Does VPA require pod restarts?

In legacy mode, yes. Applying VPA recommendations requires pod eviction and restart. Native Kubernetes In-Place Pod Resize (alpha in 1.27, beta in 1.33, GA in 1.35) allows resource updates without restarts, but adoption is uneven and most production VPA deployments still run in recommendation-only mode under GitOps control.

What is the Kubernetes death spiral?

The Kubernetes death spiral refers to the feedback loop that occurs when HPA and VPA are configured to manage the same workload on the same metric.
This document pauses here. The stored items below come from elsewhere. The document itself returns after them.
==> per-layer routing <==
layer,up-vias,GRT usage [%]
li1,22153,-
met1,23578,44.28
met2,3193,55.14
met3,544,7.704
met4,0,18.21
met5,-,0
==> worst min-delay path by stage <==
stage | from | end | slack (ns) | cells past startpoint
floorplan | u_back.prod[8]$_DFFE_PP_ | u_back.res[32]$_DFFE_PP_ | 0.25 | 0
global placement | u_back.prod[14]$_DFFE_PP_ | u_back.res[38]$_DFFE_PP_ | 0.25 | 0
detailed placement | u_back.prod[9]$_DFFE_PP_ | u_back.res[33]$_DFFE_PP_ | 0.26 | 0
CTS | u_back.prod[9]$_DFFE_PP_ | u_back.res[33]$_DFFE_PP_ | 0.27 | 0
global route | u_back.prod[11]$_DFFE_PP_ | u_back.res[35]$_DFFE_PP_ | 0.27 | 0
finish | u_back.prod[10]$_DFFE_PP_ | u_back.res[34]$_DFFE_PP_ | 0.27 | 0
File: src/hw/rtl/rfc_pkg.sv
// Package for the response frame checker: shared constants, types and the CRC step.
// Used by rfc_frame_eval and response_frame_checker_top; depends on nothing else.

package rfc_pkg;

	localparam logic [15:0] CRC_INIT      = 16'hFFFF;
	localparam logic [15:0] CRC_POLY      = 16'hA001;
	localparam logic [8:0]  COUNT_MAX     = 9'd511;
	localparam logic [7:0]  MAX_LEN_RESET = 8'd64;
	localparam int          OUT_BITS      = 56;

	typedef struct packed {
		logic [8:0]      count;
		logic [15:0]     crc;
		logic [15:0]     crc_prev;
		logic [4:0][7:0] hdr;
		logic [15:0]     snap;
		logic [15:0]     rx_crc;
		logic [7:0]      prev_byte;
	} frame_state_t;

	localparam frame_state_t FRAME_CLEAR = '{
		count:     9'd0,
		crc:       CRC_INIT,
		crc_prev:  CRC_INIT,
		hdr:       '0,
		snap:      16'd0,
		rx_crc:    16'd0,
		prev_byte: 8'd0
	};

	typedef struct packed {
		logic        accepted;
		logic        new_format;
		logic [7:0]  response_type;
		logic [7:0]  response_code;
		logic [7:0]  response_status;
		logic [7:0]  payload_length;
		logic [15:0] frame_crc;
	} verdict_t;

	function automatic logic [15:0] crc_step(input logic [15:0] crc_in, input logic [7:0] b);
		logic [15:0] c;
		c = crc_in ^ {8'd0, b};
		for (int k = 0; k < 8; k++) begin
			if (c[0]) begin
				c = (c >> 1) ^ CRC_POLY;
			end else begin
				c = c >> 1;
			end
		end
		return c;
	endfunction

endpackage
[src/hdl/tfsq_pkg.sv]
`timescale 1ns / 1ps
`default_nettype none
// ----------------------------------------------------------------------------
// tfsq_pkg: shared types and constants of the three-queue split block
// Word formats, operation and status codes, and the command and status
// bundles passed between the controller and the datapath.
// ----------------------------------------------------------------------------
package tfsq_pkg;

   localparam int QUEUE_DEPTH_DEFAULT = 16;
   localparam int WORD_BITS_DEFAULT   = 32;

   localparam logic [1:0] KIND_ENQUEUE      = 2'd0;
   localparam logic [1:0] KIND_DEQUEUE      = 2'd1;
   localparam logic [1:0] KIND_REDISTRIBUTE = 2'd2;

   localparam logic [1:0] QUEUE_FIRST  = 2'd0;
   localparam logic [1:0] QUEUE_SECOND = 2'd1;
   localparam logic [1:0] QUEUE_THIRD  = 2'd2;

   localparam logic [1:0] STATUS_OK    = 2'd0;
   localparam logic [1:0] STATUS_EMPTY = 2'd1;
   localparam logic [1:0] STATUS_FULL  = 2'd2;

   typedef struct packed {
      logic [1:0]         kind;
      logic signed [31:0] value;
      logic [1:0]         queue_select;
   } req_type;

   typedef struct packed {
      logic signed [31:0] data_out;
      logic [1:0]         status;
   } rsp_type;

   typedef struct packed {
      logic       enqueue;
      logic       deq_capture;
      logic       pop;
      logic       redis_start;
      logic       move_write;
      logic       redis_end;
      logic       load_rsp;
      logic       rsp_take_data;
      logic [1:0] rsp_status;
   } dp_cmd_type;

   typedef struct packed {
      logic q0_full;
      logic q0_empty;
      logic sel_empty;
   } dp_status_type;

endpackage
`default_nettype wire

[src/hdl/tfsq_datapath.sv]
`timescale 1ns / 1ps
`default_nettype none
// ----------------------------------------------------------------------------
// tfsq_datapath: queue storage, pointers and result register
// Holds the three queue memories with registered reads, the read pointers,
// fill counts and write pointer of the first queue, and the result word.
// ----------------------------------------------------------------------------
module tfsq_datapath #(
   parameter int QUEUE_DEPTH = tfsq_pkg::QUEUE_DEPTH_DEFAULT,
   parameter int WORD_BITS   = tfsq_pkg::WORD_BITS_DEFAULT
) (
   input  logic                   clock,
   input  logic                   reset,
   input  tfsq_pkg::req_type      req_word,
   input  tfsq_pkg::dp_cmd_type   cmd,
   output tfsq_pkg::dp_status_type stat,
   output tfsq_pkg::rsp_type      rsp_word
);

   localparam int PTR_BITS = (QUEUE_DEPTH > 1) ? $clog2(QUEUE_DEPTH) : 1;
   localparam int CNT_BITS = $clog2(QUEUE_DEPTH + 1);
   localparam logic [PTR_BITS-1:0] PTR_LAST = PTR_BITS'(QUEUE_DEPTH - 1);
   localparam logic [CNT_BITS-1:0] CNT_FULL = CNT_BITS'(QUEUE_DEPTH);

   logic signed [WORD_BITS-1:0] first_mem  [QUEUE_DEPTH];
   logic signed [WORD_BITS-1:0] second_mem [QUEUE_DEPTH];
   logic signed [WORD_BITS-1:0] third_mem  [QUEUE_DEPTH];
   logic signed [WORD_BITS-1:0] rd_ff      [3];

   logic [PTR_BITS-1:0] rp_ff  [3];
   logic [PTR_BITS-1:0] rp_in  [3];
   logic [CNT_BITS-1:0] cnt_ff [3];
   logic [CNT_BITS-1:0] cnt_in [3];
   logic [PTR_BITS-1:0] wp0_ff;
   logic [PTR_BITS-1:0] wp0_in;
   logic                odd_ff;
   logic                odd_in;
   logic [1:0]          sel_ff;
   logic [1:0]          req_sel;
   tfsq_pkg::rsp_type   rsp_ff;

   always_comb begin
      req_sel = (req_word.queue_select > tfsq_pkg::QUEUE_THIRD) ?
                tfsq_pkg::QUEUE_THIRD : req_word.queue_select;
      stat.q0_full   = (cnt_ff[0] == CNT_FULL);
      stat.q0_empty  = (cnt_ff[0] == '0);
      stat.sel_empty = (cnt_ff[req_sel] == '0);
   end

   always_comb begin
      rp_in  = rp_ff;
      cnt_in = cnt_ff;
      wp0_in = wp0_ff;
      odd_in = odd_ff;
      if (cmd.enqueue) begin
         wp0_in    = (wp0_ff == PTR_LAST) ? '0 : wp0_ff + 1'b1;
         cnt_in[0] = cnt_ff[0] + 1'b1;
      end
      if (cmd.pop) begin
         rp_in[sel_ff]  = (rp_ff[sel_ff] == PTR_LAST) ? '0 : rp_ff[sel_ff] + 1'b1;
         cnt_in[sel_ff] = cnt_ff[sel_ff] - 1'b1;
      end
      if (cmd.redis_start) begin
         rp_in[1]  = '0;
         rp_in[2]  = '0;
         cnt_in[1] = '0;
         cnt_in[2] = '0;
         odd_in    = 1'b0;
      end
      if (cmd.move_write) begin
         rp_in[0]  = (rp_ff[0] == PTR_LAST) ? '0 : rp_ff[0] + 1'b1;
         cnt_in[0] = cnt_ff[0] - 1'b1;
         odd_in    = ~odd_ff;
         if (odd_ff) begin
            cnt_in[2] = cnt_ff[2] + 1'b1;
         end else begin
            cnt_in[1] = cnt_ff[1] + 1'b1;
         end
      end
      if (cmd.redis_end) begin
         rp_in[0] = '0;
         wp0_in   = '0;
      end
   end

   always_ff @(posedge clock) begin
      if (reset) begin
         rp_ff  <= '{default: '0};
         cnt_ff <= '{default: '0};
         wp0_ff <= '0;
         odd_ff <= 1'b0;
      end else begin
         rp_ff  <= rp_in;
         cnt_ff <= cnt_in;
         wp0_ff <= wp0_in;
         odd_ff <= odd_in;
      end
   end

   always_ff @(posedge clock) begin
      if (cmd.enqueue) begin
         first_mem[wp0_ff] <= WORD_BITS'(req_word.value);
      end
      if (cmd.move_write && !odd_ff) begin
         second_mem[cnt_ff[1][PTR_BITS-1:0]] <= rd_ff[0];
      end
      if (cmd.move_write && odd_ff) begin
         third_mem[cnt_ff[2][PTR_BITS-1:0]] <= rd_ff[0];
      end
      rd_ff[0] <= first_mem[rp_ff[0]];
      rd_ff[1] <= second_mem[rp_ff[1]];
      rd_ff[2] <= third_mem[rp_ff[2]];
   end

   always_ff @(posedge clock) begin
      if (cmd.deq_capture) begin
         sel_ff <= req_sel;
      end
      if (cmd.load_rsp) begin
         rsp_ff.data_out <= cmd.rsp_take_data ? 32'(rd_ff[sel_ff]) : '0;
         rsp_ff.status   <= cmd.rsp_status;
      end
   end

   assign rsp_word = rsp_ff;

   a_first_count_bound: assert property (@(posedge clock) disable iff (reset)
      int'(cnt_ff[0]) <= QUEUE_DEPTH)
      else $error("first queue count beyond its depth");

   a_split_count_bound: assert property (@(posedge clock) disable iff (reset)
      int'(cnt_ff[1]) + int'(cnt_ff[2]) <= QUEUE_DEPTH)
      else $error("second and third queues hold more than one queue's worth");

endmodule
`default_nettype wire

[src/hdl/tfsq_ctrl.sv]
`timescale 1ns / 1ps
`default_nettype none
// ----------------------------------------------------------------------------
// tfsq_ctrl: controller of the three-queue split block
// Accepts request words, sequences dequeue reads and the redistribute walk,
// and owns the handshake of both channels.
// ----------------------------------------------------------------------------
module tfsq_ctrl (
   input  logic                    clock,
   input  logic                    reset,
   input  logic                    req_valid,
   output logic                    req_stall,
   input  tfsq_pkg::req_type       req_word,
   output logic                    rsp_valid,
   input  logic                    rsp_stall,
   input  tfsq_pkg::dp_status_type stat,
   output tfsq_pkg::dp_cmd_type    cmd
);

   typedef enum logic [3:0] {
      ST_IDLE       = 4'b0001,
      ST_DEQ_WAIT   = 4'b0010,
      ST_MOVE_READ  = 4'b0100,
      ST_MOVE_WRITE = 4'b1000
   } state_type;

   state_type state_ff;
   state_type state_in;
   logic      rsp_valid_ff;
   logic      rsp_valid_in;
   logic      accept;

   assign req_stall = (state_ff != ST_IDLE) || (rsp_valid_ff && rsp_stall);
   assign accept    = req_valid && !req_stall;
   assign rsp_valid = rsp_valid_ff;

   always_comb begin
      cmd      = '0;
      state_in = state_ff;
      case (state_ff)
         ST_IDLE: begin
            if (accept) begin
               case (req_word.kind)
                  tfsq_pkg::KIND_ENQUEUE: begin
                     cmd.load_rsp = 1'b1;
                     if (stat.q0_full) begin
                        cmd.rsp_status = tfsq_pkg::STATUS_FULL;
                     end else begin
                        cmd.enqueue    = 1'b1;
                        cmd.rsp_status = tfsq_pkg::STATUS_OK;
                     end
                  end
                  tfsq_pkg::KIND_DEQUEUE: begin
                     if (stat.sel_empty) begin
                        cmd.load_rsp   = 1'b1;
                        cmd.rsp_status = tfsq_pkg::STATUS_EMPTY;
                     end else begin
                        cmd.deq_capture = 1'b1;
                        state_in        = ST_DEQ_WAIT;
                     end
                  end
                  tfsq_pkg::KIND_REDISTRIBUTE: begin
                     cmd.redis_start = 1'b1;
                     state_in        = ST_MOVE_READ;
                  end
                  default: begin
                     cmd.load_rsp   = 1'b1;
                     cmd.rsp_status = tfsq_pkg::STATUS_OK;
                  end
               endcase
            end
         end
         ST_DEQ_WAIT: begin
            cmd.pop           = 1'b1;
            cmd.load_rsp      = 1'b1;
            cmd.rsp_take_data = 1'b1;
            cmd.rsp_status    = tfsq_pkg::STATUS_OK;
            state_in          = ST_IDLE;
         end
         ST_MOVE_READ: begin
            if (stat.q0_empty) begin
               cmd.redis_end  = 1'b1;
               cmd.load_rsp   = 1'b1;
               cmd.rsp_status = tfsq_pkg::STATUS_OK;
               state_in       = ST_IDLE;
            end else begin
               state_in = ST_MOVE_WRITE;
            end
         end
         ST_MOVE_WRITE: begin
            cmd.move_write = 1'b1;
            state_in       = ST_MOVE_READ;
         end
         default: begin
            state_in = ST_IDLE;
         end
      endcase
   end

   always_comb begin
      rsp_valid_in = rsp_valid_ff && rsp_stall;
      if (cmd.load_rsp) begin
         rsp_valid_in = 1'b1;
      end
   end

   always_ff @(posedge clock) begin
      if (reset) begin
         state_ff     <= ST_IDLE;
         rsp_valid_ff <= 1'b0;
      end else begin
         state_ff     <= state_in;
         rsp_valid_ff <= rsp_valid_in;
      end
   end

   a_no_overwrite: assert property (@(posedge clock) disable iff (reset)
      cmd.load_rsp |-> !(rsp_valid_ff && rsp_stall))
      else $error("result loaded over a word still waiting");

   a_enqueue_answers: assert property (@(posedge clock) disable iff (reset)
      (accept && req_word.kind == tfsq_pkg::KIND_ENQUEUE) |=> rsp_valid_ff)
      else $error("enqueue gave no result in the next cycle");

   a_dequeue_returns: assert property (@(posedge clock) disable iff (reset)
      (state_ff == ST_DEQ_WAIT) |=> (state_ff == ST_IDLE) && rsp_valid_ff)
      else $error("dequeue read did not complete");

endmodule
`default_nettype wire

[src/hdl/three_fifo_split_queue.sv]
`timescale 1ns / 1ps
`default_nettype none
// ----------------------------------------------------------------------------
// three_fifo_split_queue: three bounded queues with an even/odd split
// Top level joining the controller and the queue datapath.
// ----------------------------------------------------------------------------
// Each request word gives exactly one result word. An enqueue, a refused
// dequeue and an unused kind give their result in the cycle after they are
// accepted. A dequeue waits in ST_DEQ_WAIT, as the queue memories have
// registered read ports. A redistribute moves every word of the first queue
// through the single read port of the first queue memory and then writes it
// to the second or third queue. One request is in work at a time; a new one
// is taken in the cycle its predecessor's result leaves or afterwards.
module three_fifo_split_queue #(
   parameter int QUEUE_DEPTH = tfsq_pkg::QUEUE_DEPTH_DEFAULT,
   parameter int WORD_BITS   = tfsq_pkg::WORD_BITS_DEFAULT
) (
   input  logic              clock,
   input  logic              reset,
   input  logic              req_valid,
   output logic              req_stall,
   input  tfsq_pkg::req_type req_word,
   output logic              rsp_valid,
   input  logic              rsp_stall,
   output tfsq_pkg::rsp_type rsp_word
);

   tfsq_pkg::dp_cmd_type    cmd;
   tfsq_pkg::dp_status_type stat;

   tfsq_ctrl u_ctrl (
      .clock     (clock),
      .reset     (reset),
      .req_valid (req_valid),
      .req_stall (req_stall),
      .req_word  (req_word),
      .rsp_valid (rsp_valid),
      .rsp_stall (rsp_stall),
      .stat      (stat),
      .cmd       (cmd)
   );

   tfsq_datapath #(
      .QUEUE_DEPTH (QUEUE_DEPTH),
      .WORD_BITS   (WORD_BITS)
   ) u_datapath (
      .clock    (clock),
      .reset    (reset),
      .req_word (req_word),
      .cmd      (cmd),
      .stat     (stat),
      .rsp_word (rsp_word)
   );

endmodule
`default_nettype wire
[config.mk]
export PLATFORM = sky130hd
export DESIGN_NAME = three_fifo_split_queue
export DESIGN_NICKNAME = d
export VERILOG_FILES = /design/src/hdl/tfsq_pkg.sv /design/src/hdl/tfsq_datapath.sv /design/src/hdl/tfsq_ctrl.sv /design/src/hdl/three_fifo_split_queue.sv
export SDC_FILE = /design/constraint.sdc
export NUM_CORES = 1
export LEC_CHECK = 0
export ABC_CLOCK_PERIOD_IN_PS = 11500
export BUFFER_PORTS_ARGS = -buffer_cell sky130_fd_sc_hd__buf_4
export CAP_MARGIN = 5
export CELL_PAD_IN_SITES_DETAIL_PLACEMENT = 0
export CELL_PAD_IN_SITES_GLOBAL_PLACEMENT = 1
export CORE_ASPECT_RATIO = 0.5
export CORE_MARGIN = 2
export CORE_UTILIZATION = 55
export CTS_CLUSTER_SIZE = 20
export DETAILED_ROUTE_END_ITERATION = 6
export PLACE_DENSITY_LB_ADDON = 0.1
export SLEW_MARGIN = 30
export SYNTH_ARGS = -nofsm -noshare
export SYNTH_HDL_FRONTEND = slang
export SYNTH_SLANG_ARGS = --single-unit
[constraint.sdc]
create_clock -name clock -period 11.5 [get_ports clock]
set_input_delay 1.725 -clock clock [delete_from_list [all_inputs] [get_ports clock]]
set_output_delay 1.725 -clock clock [all_outputs]
set_load 0.005 [all_outputs]
==> run metrics, run 1 <==
status complete, no violations; Area contributors post-synth edfxtp_1, mux4_2, dfxtp_1, mux2i_1, nor2_1; Cells after DPL 4388; top cells by count, synth edfxtp_1, mux4_2, dfxtp_1, nor2_1, clkbuf_1; startpoint types input pin; Vias 29010; yosys warns 0; slowest CP cell nand2_1; Via density 6.229; pwr/cell area 166.1 nW/um^2; Setup Viol. Count Final 0; initial antenna violation count 9; Core Util, Final 62.29%; # port buffers 75; register area share after synthesis 77.80%; number of global-route vias before repair 29300; WS Path Type in -> out; hold buffers post-CTS 0; Crit path required time 9.78 ns; worst-path fanout max 7; Reg power frac 56.8%; Post-Syn Nets 2858; Max Root-Sink Buffers 3; core area 115700 um^2; total track usage 24.15%; largest net degree at the start of global routing 106; DRT Pass-1 Iters 5; fraction of layout cells with a size suffix above 1 30.25%; Die Y 246.0 um; adder-cell share of the synthesized area 0.3497%; WP data arrival 2.29 ns; Initial DRC Count 3538; Total Power 11.97 mW; Clk pwr share 41.7%; global route total overflow 0; die width 487.9 um; Synth async-reset ratio 0%; worst hold path type reg -> reg; Post-CTS Setup Bufs 0; Worst Tran Pin Value 0.9852 ns; Fin. Hold Viols 0; post_cts resized 0; main combinational cell family by area after synthesis multiplexers; post-synthesis xor/xnor area fraction 0.2176%; DP Wirelength 75340 um; Netlist cell types 61; multiplexer share of the synthesized area 17.46%; delay-heaviest family, CP buffers and inverters; fmax 0.2488 GHz; die area 120000 um^2; crit path cell chain buf_4 > nand2_1 > nand2_1 > buf_4; first-pass GRT wire length 204500 um; RSZ-0062 raised after global routing no; Starting Density 55.65%; # Max-Cap Violations 0; WL per Instance 30.40 um; global placer's final weighted congestion 0.7673; post-route clock period utilization 34.95%; clock tree sinks 1717; # rows 88; Pins Over Slew Limit 0; most area-hungry cell type in the Yosys netlist edfxtp_1; total CTS buffers 146; Synth Instances 2800; Syn Std Cell Area 64400 um^2; post-synthesis compound-gate area fraction 1.080%; Max VDD drop 0.0001347 V; EDFF count, synth 1572; Synth top area share 73.30%; fillcell total 7871; total length of routed wires 141600 um; number of remaining DRC errors 0; leakage 22.04 nW; synthesized flop and latch total 1717; Net Sw Power 2.315 mW; P_int 9.658 mW; CTS tree done; Non-Filler Instances 4658; NumNets Final 3021; WP buf/inv 2; min cycle time layout 4.019 ns; final setup TNS 0 ns; CTS Root Buffer Type clkbuf_16; Detail Route Antenna Nets 0; Slew HR 34.32%; crit end category output pin; Fin Clk Skew 0.02335 ns; main flop type after synthesis edfxtp_1; top-count cell post-synth edfxtp_1; I/O pin cnt 76; worst stage delay on the critical path 0.19 ns; Synth Area in Simple Gates 2.088%; area grow syn2layout 11.93%; Clk Latency, worst-skew pair 0.76 ns; Mean Syn Cell Area 23.00 um^2; CTS H-tree lvls 4; CTS clock-pin slew for the worst setup and hold paths 0.07 ns; Comb pwr share 1.5%; Net Sw Frac 19.34%
==> power by group through the flow <==
stage               Combinational, mW  Sequential [mW]  Clock (mW)
detailed placement              0.176             6.94           0
floorplan                      0.0532             6.96           0
global placement                0.169             6.94           0
finish                          0.175             6.80        4.99
global route                    0.192             6.80        5.32
CTS                             0.176             6.80        5.08
==> cell families after synthesis <==
family	count (synthesis)
DFF	1717
muxes	523
and+or+nand+nor	263
buffers and inverters	152
AOI/OAI and AO/OA	111
adders and majority gates	18
xor gates and xnor gates	16
==> cell type report <==
cell class              count  area, um^2  area share (%)
repair buffers            158        1271           1.763
flip-flops and latches   1717       50140           69.56
clock buffers             196        4118           5.712
diodes                      2       5.005        0.006943
inverters                   9       33.78         0.04686
well taps                1575        1971           2.734
clock inverters            70       683.2          0.9477
multi-input cells         931       13860           19.23
==> routing by layer <==
metal  routed length, um  global-route usage, %  up-vias
met3               10920                  5.056      183
met5                   0                      0        -
met1               62970                  36.99    15670
met4                2747                  6.458        0
met2               64960                  35.86     1029
li1                    -                      -    12130
==> flip-flops by register name (all words and copies together) (netlist names), named ones only <==
signal	count
u_datapath.wp0_ff	4
u_datapath.third_mem	512
u_datapath.first_mem	512
u_datapath.odd_ff	1
u_datapath.rp_ff	12
u_datapath.sel_ff	2
u_datapath.second_mem	512
u_datapath.rd_ff	96
u_datapath.rsp_word	34
u_datapath.cnt_ff	15
u_ctrl.state_ff	4
u_ctrl.rsp_valid	1
==> worst paths after layout <==
kind	from	to	slack (ns)	cells past startpoint
setup / recovery	rsp_stall	req_stall	7.48	4
hold / removal	u_datapath.rp_ff[5]$_SDFFE_PP0P_	register	0.47	2
setup reg to reg	u_ctrl.state_ff[0]$_SDFFE_PP1P_	u_datapath.first_mem[9][12]$_DFFE_PP_	7.79	5
hold reg to reg	u_datapath.rp_ff[5]$_SDFFE_PP0P_	register	0.47	2
==> through the flow <==
step	worst slack (ns)	hold slack [ns]	instance area (um^2)
final	7.481	0.4715	72090
after floorplan	5.892	0.4501	64400
after global placement	6.805	0.4616	67180
after CTS	7.403	0.4725	72030
after detailed placement	6.829	0.4603	67230
after global routing	7.277	0.5161	72090
==> cell usage in the layout (no fill, tap or decap), types with 5 or more instances in the layout <==
| cell | n |
|---|---|
| a211oi_1 | 5 |
| a21oi_1 | 55 |
| a2bb2oi_1 | 7 |
| a31oi_1 | 6 |
| and2_2 | 16 |
| and2_4 | 12 |
| and3_1 | 6 |
| buf_4 | 151 |
| bufinv_16 | 13 |
| clkbuf_1 | 28 |
| clkbuf_16 | 151 |
| clkbuf_8 | 17 |
| clkinv_1 | 22 |
| clkinv_2 | 25 |
| dfxtp_1 | 133 |
| dfxtp_2 | 5 |
| dfxtp_4 | 7 |
| edfxtp_1 | 1572 |
| ha_1 | 18 |
| inv_1 | 9 |
| inv_6 | 5 |
| mux2i_1 | 42 |
| mux4_2 | 480 |
| nand2_1 | 40 |
| nand2b_1 | 7 |
| nand3_1 | 17 |
| nor2_1 | 87 |
| nor2_4 | 17 |
| nor2b_1 | 6 |
| nor3_1 | 10 |
| nor3b_1 | 5 |
| nor4_1 | 6 |
| nor4b_1 | 5 |
| o21ai_0 | 8 |
| xnor2_1 | 8 |
| xor2_1 | 8 |
==> tightest hold or removal path: stages, from the launching register on <==
cell and delay [ns]:
dfxtp_1 0.31, nand2_1 0.05, a21oi_1 0.07
Note: power is estimated with default switching activity, not from simulation.
==> run 2, diff against run 1 <==
Settings changed: ABC_CLOCK_PERIOD_IN_PS 11500 to 3300, CORE_UTILIZATION 55 to 51.
Clock period 11.5 ns to 3.3 ns, I/O delays scaled along.
==> run 2 against run 1 <==
Die area up 7.7%. Worst setup slack got worse by 7.0 ns. Sequential share of layout area is 1.2 points lower. Register-to-register slack worse by 7.3 ns. Clock power grew to 3.5 times the previous value. Wire length rose by 1.4%. Cell area increased by 1.8%.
The two controllers operate independently with no coordination mechanism, which produces oscillating replica counts and unstable resource requests as each controller reacts to the other’s output.

How does ScaleOps handle the HPA-VPA conflict?

ScaleOps reconciles replica count and per-pod sizing as a single coordinated decision instead of running two independent control loops. This makes continuous vertical management safe to run alongside HPA, without the feedback loops that destabilize stock HPA-plus-VPA deployments.